## REQUIRED WORK
Each line of the records that holds "accept" should be shown in full.

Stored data
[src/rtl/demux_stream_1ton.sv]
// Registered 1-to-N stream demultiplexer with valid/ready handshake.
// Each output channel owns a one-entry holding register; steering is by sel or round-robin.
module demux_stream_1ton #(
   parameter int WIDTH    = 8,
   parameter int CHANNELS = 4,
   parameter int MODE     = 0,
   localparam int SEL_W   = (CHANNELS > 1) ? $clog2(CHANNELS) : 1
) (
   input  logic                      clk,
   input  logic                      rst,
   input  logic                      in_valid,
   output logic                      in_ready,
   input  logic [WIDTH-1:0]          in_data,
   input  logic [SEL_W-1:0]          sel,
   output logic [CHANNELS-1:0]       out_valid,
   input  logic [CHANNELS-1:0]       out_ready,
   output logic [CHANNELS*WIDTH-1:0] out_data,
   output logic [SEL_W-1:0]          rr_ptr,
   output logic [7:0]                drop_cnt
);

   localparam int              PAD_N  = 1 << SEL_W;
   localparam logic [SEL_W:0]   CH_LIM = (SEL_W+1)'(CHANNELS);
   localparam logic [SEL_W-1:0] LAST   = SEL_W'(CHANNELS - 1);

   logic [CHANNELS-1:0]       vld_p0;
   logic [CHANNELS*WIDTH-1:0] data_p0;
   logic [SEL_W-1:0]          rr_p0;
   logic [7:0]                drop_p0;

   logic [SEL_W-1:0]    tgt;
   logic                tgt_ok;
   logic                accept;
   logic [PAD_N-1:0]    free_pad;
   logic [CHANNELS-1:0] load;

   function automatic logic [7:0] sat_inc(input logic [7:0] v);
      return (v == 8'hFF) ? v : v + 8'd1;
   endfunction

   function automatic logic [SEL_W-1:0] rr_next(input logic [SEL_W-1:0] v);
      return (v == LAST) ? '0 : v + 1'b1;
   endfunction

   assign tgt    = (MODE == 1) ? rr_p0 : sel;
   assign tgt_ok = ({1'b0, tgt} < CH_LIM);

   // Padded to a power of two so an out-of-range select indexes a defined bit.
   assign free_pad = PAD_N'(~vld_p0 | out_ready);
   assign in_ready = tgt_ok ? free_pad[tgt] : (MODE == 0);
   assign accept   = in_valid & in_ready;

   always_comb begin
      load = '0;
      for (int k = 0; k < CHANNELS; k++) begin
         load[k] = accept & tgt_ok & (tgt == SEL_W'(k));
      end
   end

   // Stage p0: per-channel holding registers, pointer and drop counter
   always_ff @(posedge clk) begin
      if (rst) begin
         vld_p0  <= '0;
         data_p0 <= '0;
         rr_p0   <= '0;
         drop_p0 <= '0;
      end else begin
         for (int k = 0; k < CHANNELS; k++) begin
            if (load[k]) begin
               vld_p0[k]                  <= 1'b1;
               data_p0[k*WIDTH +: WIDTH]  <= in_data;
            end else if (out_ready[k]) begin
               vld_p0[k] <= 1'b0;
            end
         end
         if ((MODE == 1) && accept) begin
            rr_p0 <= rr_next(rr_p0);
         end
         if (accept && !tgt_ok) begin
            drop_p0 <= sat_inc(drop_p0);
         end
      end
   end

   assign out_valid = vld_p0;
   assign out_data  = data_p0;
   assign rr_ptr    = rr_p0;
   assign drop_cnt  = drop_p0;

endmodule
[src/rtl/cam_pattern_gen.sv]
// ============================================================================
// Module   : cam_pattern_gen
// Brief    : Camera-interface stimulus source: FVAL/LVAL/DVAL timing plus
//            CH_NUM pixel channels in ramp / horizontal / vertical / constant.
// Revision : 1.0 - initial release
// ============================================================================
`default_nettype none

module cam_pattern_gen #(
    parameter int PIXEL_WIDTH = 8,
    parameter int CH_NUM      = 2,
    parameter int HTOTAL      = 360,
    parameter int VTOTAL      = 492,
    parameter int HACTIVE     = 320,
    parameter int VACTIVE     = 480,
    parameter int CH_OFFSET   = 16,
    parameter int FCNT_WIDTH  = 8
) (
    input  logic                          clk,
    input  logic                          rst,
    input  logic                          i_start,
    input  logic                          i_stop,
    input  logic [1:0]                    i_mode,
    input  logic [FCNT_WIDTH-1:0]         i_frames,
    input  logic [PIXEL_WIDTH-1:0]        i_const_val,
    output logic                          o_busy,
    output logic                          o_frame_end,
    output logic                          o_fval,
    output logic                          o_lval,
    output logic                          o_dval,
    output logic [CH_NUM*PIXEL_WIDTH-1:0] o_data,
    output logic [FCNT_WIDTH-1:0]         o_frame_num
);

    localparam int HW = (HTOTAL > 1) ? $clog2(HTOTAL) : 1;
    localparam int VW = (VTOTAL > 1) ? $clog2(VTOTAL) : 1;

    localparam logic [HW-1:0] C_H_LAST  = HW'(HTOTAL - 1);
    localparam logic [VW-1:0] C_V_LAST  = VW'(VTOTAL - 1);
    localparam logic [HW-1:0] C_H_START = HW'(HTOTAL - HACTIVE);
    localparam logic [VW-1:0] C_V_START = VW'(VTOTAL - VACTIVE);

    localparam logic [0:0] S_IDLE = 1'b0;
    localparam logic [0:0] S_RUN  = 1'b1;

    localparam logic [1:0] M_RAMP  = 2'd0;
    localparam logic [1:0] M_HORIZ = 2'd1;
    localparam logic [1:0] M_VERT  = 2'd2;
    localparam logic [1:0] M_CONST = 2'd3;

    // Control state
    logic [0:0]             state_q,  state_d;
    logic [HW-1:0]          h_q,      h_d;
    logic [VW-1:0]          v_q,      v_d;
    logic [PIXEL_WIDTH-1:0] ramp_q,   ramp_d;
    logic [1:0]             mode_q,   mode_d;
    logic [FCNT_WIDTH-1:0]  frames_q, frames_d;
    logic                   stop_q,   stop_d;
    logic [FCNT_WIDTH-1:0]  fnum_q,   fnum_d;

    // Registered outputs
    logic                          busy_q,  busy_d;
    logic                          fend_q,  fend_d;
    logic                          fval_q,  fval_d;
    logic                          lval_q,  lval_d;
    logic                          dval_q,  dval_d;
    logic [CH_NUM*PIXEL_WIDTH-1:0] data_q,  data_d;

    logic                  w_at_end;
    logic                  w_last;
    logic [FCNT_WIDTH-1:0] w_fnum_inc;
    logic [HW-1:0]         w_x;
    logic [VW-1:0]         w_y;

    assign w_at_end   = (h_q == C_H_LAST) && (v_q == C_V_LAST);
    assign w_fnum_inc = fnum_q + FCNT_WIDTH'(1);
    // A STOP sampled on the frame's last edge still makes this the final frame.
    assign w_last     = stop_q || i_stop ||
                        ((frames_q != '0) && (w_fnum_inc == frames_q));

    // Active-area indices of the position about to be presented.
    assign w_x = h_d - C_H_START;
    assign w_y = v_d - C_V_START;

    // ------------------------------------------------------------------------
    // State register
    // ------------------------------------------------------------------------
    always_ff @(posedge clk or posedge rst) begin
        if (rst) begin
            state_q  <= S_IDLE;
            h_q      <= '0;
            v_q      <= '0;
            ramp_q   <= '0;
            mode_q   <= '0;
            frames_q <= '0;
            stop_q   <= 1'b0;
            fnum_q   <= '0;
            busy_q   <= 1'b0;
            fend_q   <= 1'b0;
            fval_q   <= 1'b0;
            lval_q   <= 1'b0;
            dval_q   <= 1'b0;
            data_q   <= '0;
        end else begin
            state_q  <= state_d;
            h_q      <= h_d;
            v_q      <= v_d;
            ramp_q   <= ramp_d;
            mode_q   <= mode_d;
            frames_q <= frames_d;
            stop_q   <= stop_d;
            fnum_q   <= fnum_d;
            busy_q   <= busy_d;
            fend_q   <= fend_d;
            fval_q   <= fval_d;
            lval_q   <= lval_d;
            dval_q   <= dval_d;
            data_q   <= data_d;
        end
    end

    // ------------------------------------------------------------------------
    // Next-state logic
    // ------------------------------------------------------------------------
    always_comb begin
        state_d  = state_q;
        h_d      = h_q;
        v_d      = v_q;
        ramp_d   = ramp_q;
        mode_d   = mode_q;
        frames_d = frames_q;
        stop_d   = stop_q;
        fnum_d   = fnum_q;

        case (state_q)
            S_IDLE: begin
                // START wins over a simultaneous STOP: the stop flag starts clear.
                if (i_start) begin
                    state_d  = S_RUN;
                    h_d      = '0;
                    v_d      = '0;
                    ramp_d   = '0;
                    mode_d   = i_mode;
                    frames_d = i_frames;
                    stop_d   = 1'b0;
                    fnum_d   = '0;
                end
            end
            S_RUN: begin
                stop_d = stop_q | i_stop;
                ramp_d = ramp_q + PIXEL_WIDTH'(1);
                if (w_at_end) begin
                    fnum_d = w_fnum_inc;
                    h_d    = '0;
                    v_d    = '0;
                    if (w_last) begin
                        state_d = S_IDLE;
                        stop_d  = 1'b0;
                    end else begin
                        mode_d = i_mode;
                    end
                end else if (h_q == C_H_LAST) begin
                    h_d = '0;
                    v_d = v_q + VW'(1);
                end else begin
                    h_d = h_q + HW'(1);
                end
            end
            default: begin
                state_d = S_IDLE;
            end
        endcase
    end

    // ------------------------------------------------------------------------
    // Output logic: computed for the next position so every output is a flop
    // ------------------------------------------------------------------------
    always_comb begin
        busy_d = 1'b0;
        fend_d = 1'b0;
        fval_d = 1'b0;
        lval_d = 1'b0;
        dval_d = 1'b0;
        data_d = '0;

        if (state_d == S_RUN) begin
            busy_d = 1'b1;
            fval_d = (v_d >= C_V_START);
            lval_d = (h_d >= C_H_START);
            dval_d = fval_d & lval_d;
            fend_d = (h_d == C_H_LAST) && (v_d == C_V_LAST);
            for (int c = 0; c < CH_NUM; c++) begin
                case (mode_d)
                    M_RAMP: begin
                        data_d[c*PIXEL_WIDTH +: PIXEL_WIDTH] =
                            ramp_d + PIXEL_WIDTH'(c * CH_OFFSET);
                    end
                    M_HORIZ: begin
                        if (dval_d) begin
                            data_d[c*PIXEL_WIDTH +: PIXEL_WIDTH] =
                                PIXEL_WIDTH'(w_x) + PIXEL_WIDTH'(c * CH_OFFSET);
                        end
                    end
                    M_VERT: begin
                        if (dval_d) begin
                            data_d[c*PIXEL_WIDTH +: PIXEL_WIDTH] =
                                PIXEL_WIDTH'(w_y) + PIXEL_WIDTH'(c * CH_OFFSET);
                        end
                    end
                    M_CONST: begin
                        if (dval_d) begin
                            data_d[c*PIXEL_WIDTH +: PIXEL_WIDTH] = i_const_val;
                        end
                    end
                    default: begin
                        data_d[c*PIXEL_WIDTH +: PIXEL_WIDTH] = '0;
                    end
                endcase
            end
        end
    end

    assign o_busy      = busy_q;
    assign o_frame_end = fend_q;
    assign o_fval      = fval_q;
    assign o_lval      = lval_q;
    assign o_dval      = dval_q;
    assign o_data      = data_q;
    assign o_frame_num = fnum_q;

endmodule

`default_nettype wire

## WRITTEN SOLUTION
   logic                accept;
   assign accept   = in_valid & in_ready;
         load[k] = accept & tgt_ok & (tgt == SEL_W'(k));
         if ((MODE == 1) && accept) begin
         if (accept && !tgt_ok) begin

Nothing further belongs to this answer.